莫麗如此精心的策劃整個過程,怎麼會把王挺這個替罪羊隨便的在網上找來呢?
但如果找王挺也是莫麗蓄意已久的一件事情,那麼莫麗和王挺又是怎樣認識的呢?
從現在掌握的情況來看,王挺對莫麗都沒有見過面,應該說很不了解。那麼就是說,只是莫麗單方面地掌握了王挺的信息。可莫麗又是如何做到的呢?
忽然之間,簡潔忽然想到了自己曾說過的一句話,可一時想不起是哪句話。她只覺得那句話是無意中說起的,可是在現在卻好像是自己的心聲一樣。

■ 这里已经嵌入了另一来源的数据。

## config.mk

```make
export PLATFORM = sky130hd
export DESIGN_NAME = uart_tx_arbiter
export DESIGN_NICKNAME = d
export VERILOG_FILES = /design/src/rtl/uart_tx_arbiter.sv
export SDC_FILE = /design/constraint.sdc
export NUM_CORES = 1
export LEC_CHECK = 0
export CORE_MARGIN = 2
export CORE_UTILIZATION = 42
export CTS_CLUSTER_DIAMETER = 40
export CTS_CLUSTER_SIZE = 30
export DETAILED_ROUTE_END_ITERATION = 6
export GPL_ROUTABILITY_DRIVEN = 0
export PLACE_DENSITY = 0.76
export SLEW_MARGIN = 25
export SYNTH_ARGS = -nofsm -noshare
export SYNTH_HDL_FRONTEND = slang
export SYNTH_SLANG_ARGS = --single-unit
```

## constraint.sdc

```tcl
create_clock -name clk -period 1.8 [get_ports clk]
set_input_delay 0.36 -clock clk [delete_from_list [all_inputs] [get_ports clk]]
set_output_delay 0.36 -clock clk [all_outputs]
set_load 0.03 [all_outputs]
```

## src/rtl/uart_tx_arbiter.sv

```systemverilog
// Round-robin arbiter sharing one uart_tx between byte producers.
// Grants, issues a start pulse, then waits for done or a watchdog abort.
module uart_tx_arbiter #(
  parameter int NUM_REQ        = 4,
  parameter int DATA_BITS      = 8,
  parameter int TIMEOUT_CYCLES = 4096,
  localparam int IDW = (NUM_REQ > 1) ? $clog2(NUM_REQ) : 1,
  localparam int WDW = $clog2(TIMEOUT_CYCLES + 1)
) (
  input  logic                           clk,
  input  logic                           reset,
  input  logic [NUM_REQ-1:0]             req,
  input  logic [NUM_REQ*DATA_BITS-1:0]   req_data,
  output logic [NUM_REQ-1:0]             ack,
  output logic                           tx_start,
  output logic [DATA_BITS-1:0]           tx_data,
  input  logic                           tx_busy,
  input  logic                           tx_done,
  output logic [IDW-1:0]                 active_id,
  output logic                           arb_busy,
  output logic                           timeout_err
);

  localparam int CW = IDW + 1;

  typedef enum logic [1:0] {
    IDLE,
    ISSUE,
    WAIT_DONE
  } state_e;

  state_e               state_q, state_d;
  logic [IDW-1:0]       rr_ptr_q, rr_ptr_d;
  logic [WDW-1:0]       wdog_q, wdog_d;
  logic [NUM_REQ-1:0]   ack_q, ack_d;
  logic                 tx_start_q, tx_start_d;
  logic [DATA_BITS-1:0] tx_data_q, tx_data_d;
  logic [IDW-1:0]       active_id_q, active_id_d;
  logic                 arb_busy_q, arb_busy_d;
  logic                 timeout_err_q, timeout_err_d;

  logic [CW-1:0]        cand;
  logic [IDW-1:0]       win;
  logic                 found;
  logic [DATA_BITS-1:0] win_byte;
  logic [IDW-1:0]       next_ptr;

  // First set req bit searching upward from rr_ptr with wrap.
  always_comb begin
    found = 1'b0;
    win   = '0;
    cand  = '0;
    for (int i = 0; i < NUM_REQ; i++) begin
      cand = {1'b0, rr_ptr_q} + CW'(i);
      if (cand >= CW'(NUM_REQ)) cand = cand - CW'(NUM_REQ);
      if (!found && req[cand[IDW-1:0]]) begin
        found = 1'b1;
        win   = cand[IDW-1:0];
      end
    end
  end

  // Byte mux for the winning requester.
  always_comb begin
    win_byte = '0;
    for (int i = 0; i < NUM_REQ; i++) begin
      if (win == IDW'(i)) win_byte = req_data[i*DATA_BITS +: DATA_BITS];
    end
  end

  assign next_ptr = (active_id_q == IDW'(NUM_REQ - 1)) ? '0
                  : active_id_q + IDW'(1);

  // Next-state and registered-output logic.
  always_comb begin
    state_d       = state_q;
    rr_ptr_d      = rr_ptr_q;
    wdog_d        = wdog_q;
    ack_d         = '0;
    tx_start_d    = 1'b0;
    tx_data_d     = tx_data_q;
    active_id_d   = active_id_q;
    timeout_err_d = 1'b0;
    unique case (state_q)
      IDLE: begin
        if (found && !tx_busy) begin
          state_d     = ISSUE;
          tx_data_d   = win_byte;
          active_id_d = win;
          tx_start_d  = 1'b1;
          ack_d[win]  = 1'b1;
        end
      end
      ISSUE: begin
        wdog_d  = '0;
        state_d = WAIT_DONE;
      end
      WAIT_DONE: begin
        wdog_d = wdog_q + WDW'(1);
        if (tx_done) begin
          state_d  = IDLE;
          rr_ptr_d = next_ptr;
        end else if (wdog_q == WDW'(TIMEOUT_CYCLES - 1)) begin
          state_d       = IDLE;
          rr_ptr_d      = next_ptr;
          timeout_err_d = 1'b1;
        end
      end
      default: state_d = IDLE;
    endcase
    arb_busy_d = (state_d != IDLE);
  end

  // State and output registers.
  always_ff @(posedge clk or negedge reset) begin
    if (!reset) begin
      state_q       <= IDLE;
      rr_ptr_q      <= '0;
      wdog_q        <= '0;
      ack_q         <= '0;
      tx_start_q    <= 1'b0;
      tx_data_q     <= '0;
      active_id_q   <= '0;
      arb_busy_q    <= 1'b0;
      timeout_err_q <= 1'b0;
    end else begin
      state_q       <= state_d;
      rr_ptr_q      <= rr_ptr_d;
      wdog_q        <= wdog_d;
      ack_q         <= ack_d;
      tx_start_q    <= tx_start_d;
      tx_data_q     <= tx_data_d;
      active_id_q   <= active_id_d;
      arb_busy_q    <= arb_busy_d;
      timeout_err_q <= timeout_err_d;
    end
  end

  assign ack         = ack_q;
  assign tx_start    = tx_start_q;
  assign tx_data     = tx_data_q;
  assign active_id   = active_id_q;
  assign arb_busy    = arb_busy_q;
  assign timeout_err = timeout_err_q;

endmodule
```

After elaboration in Yosys (flattened, before gate mapping)
Cells that the tools add are included.
W data, S select, Z words.

storage, ports and cells
  bits in read-only memories = 0
  RAM bits = 0
  memories kept = 0
  bits of input ports = 40
  flip-flop bits (word level) = 34
  latch bits = 0
  output and inout port bits = 17
  word-level logic and storage cells = 92

cells by class
  add/sub/neg operators = 9
  order comparisons = 10
  bitwise gates (word level) = 0
  reductions and logical operators = 16
  div/mod/pow operators = 0
  eq/ne operators = 7
  shifts and indexed selects = 0
  muxes and demuxes = 41
  multiply operators = 0

operator list
  cell                     count
  $mux W8                  4
  $mux W2                  14
  $pmux W13 S2             1
  $lt A2 B3 Y1 const B     5
  $mux W1                  14
  $add A13 B1 Y13 const B  1
  $eq A13 B12 Y1 const B   1
  $ge A3 B3 Y1 const B     3
  $bmux W1 S2              4
  $eq A2 B2 Y1 const B     4
  $mux W4                  2
  $sub A2 B1 Y2 const B    4
  $add A2 B2 Y3 const B    2
  $pmux W2 S3              1
  $reduce_bool A2 Y1       3
  $logic_and A1 B1 Y1      5
  $eq A2 B1 Y1 const B     2
  $logic_not A1 Y1         4
  $logic_not A2 Y1         2
  $reduce_and A2 Y1        2
  $add A2 B1 Y3 const B    1
  $ge A2 B3 Y1 const B     1
  $add A2 B1 Y2 const B    1
  $demux W1 S2             1
  $ge A2 B1 Y1 const B     1

Depth between registers and ports, before layout
Gate-level depths: netlist of run 1.

  depth after elaboration = 20
  mapped depth = 7
  depth with buffers taken out = 7

Worst setup path before layout of run 1
Ideal clock, no wire load.

  path type = flip-flop to flip-flop
  from = register wdog_q[0]
  to = register rr_ptr_q[1]
  stages on the path, launching flop included = 6
  arrival time = 1.552 ns
  period minus slack after synthesis = 1.679 ns
  path buffers = 0
  setup slack = 0.121 ns
  path through = dfrtp_1 > ha_1 > nand3_1 > nor4_2 > o21ai_1 > mux2_1

on the way
  word-level cells in the longest chain between the ends = 3

RTL lines
  item                          RTL line  RTL
  from (decl)                   34        logic [WDW-1:0] wdog_q, wdog_d;
  from (signal assigned)        129       wdog_q <= wdog_d;
  $eq A13 B12 Y1                103       end else if (wdog_q == WDW'(TIMEOUT_CYCLES - 1)) begin
  $reduce_bool A2 Y1 (no line)  n/a
  $reduce_and A2 Y1 (no line)   n/a
  to (signal assigned)          128       rr_ptr_q <= rr_ptr_d;
  to (decl)                     33        logic [IDW-1:0] rr_ptr_q, rr_ptr_d;

Every way passes these cells.
A chain may end at the register's enable or synchronous reset.

Worst setup path after layout of run 1
  from = register active_id_q[1] (netlist: active_id[1])
  to = output active_id[1]

RTL lines
  item                    RTL line  RTL
  from (decl)             38        logic [IDW-1:0] active_id_q, active_id_d;
  from (signal assigned)  133       active_id_q <= active_id_d;
  to (decl)               19        output logic [IDW-1:0] active_id,

No word-level cell between the ends.

==> summary.txt, run 1 <==
Status
  – Status: finished clean

Synth
  – EDFF count, synth: 0
  – Largest area contributor in the netlist: dfrtp_1
  – #FFs+latches synth: 34
  – Top cells by area, synth: dfrtp_1 (47%), mux2i_1 (8.3%), nand2_1 (4.5%)
  – YS warnings: 0
  – Seq/Total Area, Yosys: 0.468
  – Syn_nets: between 200 and 250
  – Post-Synthesis Cells: roughly 180
  – Top cell type's share of synthesized area: 0.468
  – Async set-reset flop share out of synthesis: 1.00
  – Syn_area_per_cell: 9.93 sq um
  – Post-synth cell types: 40
  – Post-Syn Area: 1820 sq um
  – Top FF cell, synth: dfrtp_1

STA
  – Setup violators final: 0
  – Period minus WS final: 1740 ps
  – Final hold vios: 0
  – Slew headroom: 0.699
  – FMAX: 0.575 GHz
  – Layout Skew: 6.50 ps
  – Slew Limit Fails: 0
  – Worst-margin pin slew: 450 ps
  – Final period util: 0.966
  – RSZ-0062 raised after global routing: no

Finish
  – Final Instance Count excl. Fillers: between 300 and 400
  – Area delta synth->final: 45.5%
  – Most common cell after layout, fill and taps aside: clkdlybuf4s50_1
  – Ant diodes: 0
  – Final instance area: roughly 2600 sq um
  – Commonest non-fill, non-tap cells in the layout: clkdlybuf4s50_1 (52), dfrtp_1 (33), nand2_1 (22), buf_4 (20), nor2_1 (19)
  – Layout cells sized above 1: 0.147
  – Final nets: 305
  – Final Core Density: 0.647

Global route
  – Initial antenna violation count: 0
  – All-layer global routing usage: 0.192
  – Global-route wire length before repair: 7.42 mm
  – Pin count of the biggest net entering global routing: 35
  – Grt ovf: 0
  – Vias in the first global route: 1641

Min path
  – Worst hold path class: input pin to asynchronous set/reset pin

Drt
  – Post-Route WL: 4.31 mm
  – Vias/cell: between 5 and 6
  – Antenna Nets Post-Route: 0
  – Routed length per instance: 13.9 um
  – Initial DRC count: 84
  – Drt first pass iters: 4
  – Vias post-DR: 1603
  – Remaining DRCs: 0

Clock tree
  – CTS Buf Count: 5
  – CTS tree: built
  – Htree depth: 2
  – Setup bufs post-CTS: 0
  – CTS root buffer: clkbuf_8
  – Clk Latency, worst-skew pair: around 290 ps
  – # hold bufs at CTS: 0
  – CTS clock-pin slew for the worst setup and hold paths: ~70 ps
  – CTS Sinks: 34
  – CTS max path bufs: 2

Critical path
  – Worst Setup End Kind: primary output
  – Critical path arrival: 1380 ps
  – Critical-path cell list: clkdlybuf4s50_1
  – Critical Path Max Stage Delay: 700 ps
  – Req. time, crit path: roughly 1400 ps
  – CP Buf/Inv Count: 1
  – Critical path's slowest cell: clkdlybuf4s50_1
  – Worst Path Class, Setup: flip-flop to primary output
  – CP startpoint kind: flip-flop
  – CP delay by family, top: buffers and inverters
  – CP Max Fanout: 3

Placement
  – Placed Area: roughly 2600 sq um
  – IO buf count: 56
  – Cells after DPL: just over 300
  – DP HPWL: 3.18 mm

Floorplanning
  – Die ar.: 4870 sq um
  – Row cnt: 23
  – Die Wd: 69.8 um
  – Initial Util: 0.445
  – # IOs: 57
  – Core Region: 4090 sq um
  – Die extent in y: 69.8 um

Pwr
  – Internal: 2.04 mW
  – Clock power frac: 0.158
  – Cell Pwr Density: 1290 nW/um^2
  – Leakage: between 1 and 1.5 nW
  – Seq pwr share: 0.320
  – Logic pwr share: 0.522
  – Net switching fraction of the power: 0.400
  – Sw Pwr: 1.36 mW
  – Worst IR Drop VDD: 0.917 mV

Run
  – Max-cap viol count: 0
metal layers:
layer,share of wire,GRT usage,vias to the layer above
met3,0.040,0.0523,6
met1,0.45,0.239,761
li1,-,-,802
met2,0.49,0.308,34
met5,0,0,-
met4,0.025,0.0919,0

她仔細地回憶著。終於她回憶到了徐愛軍在莫麗的家裡對她說的一件事情。
——「說來也怪,今天我們和冷藏打上交道了。你剛才走了以後,我看了看那個貞操帶,裡面不是有裝液體的裝置嗎?你猜怎麼,它在冷凍室里被凍成冰了。早知道它不會破裂,我們就不用費那麼多力氣想密碼了。」
隨後,簡潔馬上想起了當時她是怎麼回答徐愛軍的。
——「所以啊,很多時候我們要是換一個思路去想案子的話,或許收穫會更大更快呢。」
她喃喃自語著:「換一個思路。」
簡潔一邊低語著,一邊在筆記本上重新寫了起來。她要重新梳理一下大腦中的記憶,而且要把那些隱藏在記憶邊緣的,曾經被遺忘但又是讓她疑惑的東西重新翻出來,她下意識地覺得,在那些遺忘的角落,一定會有她夢寐以求的答案。
半個小時以後,簡潔合上了筆記本,而此刻她的眼睛也似乎清澈了許多。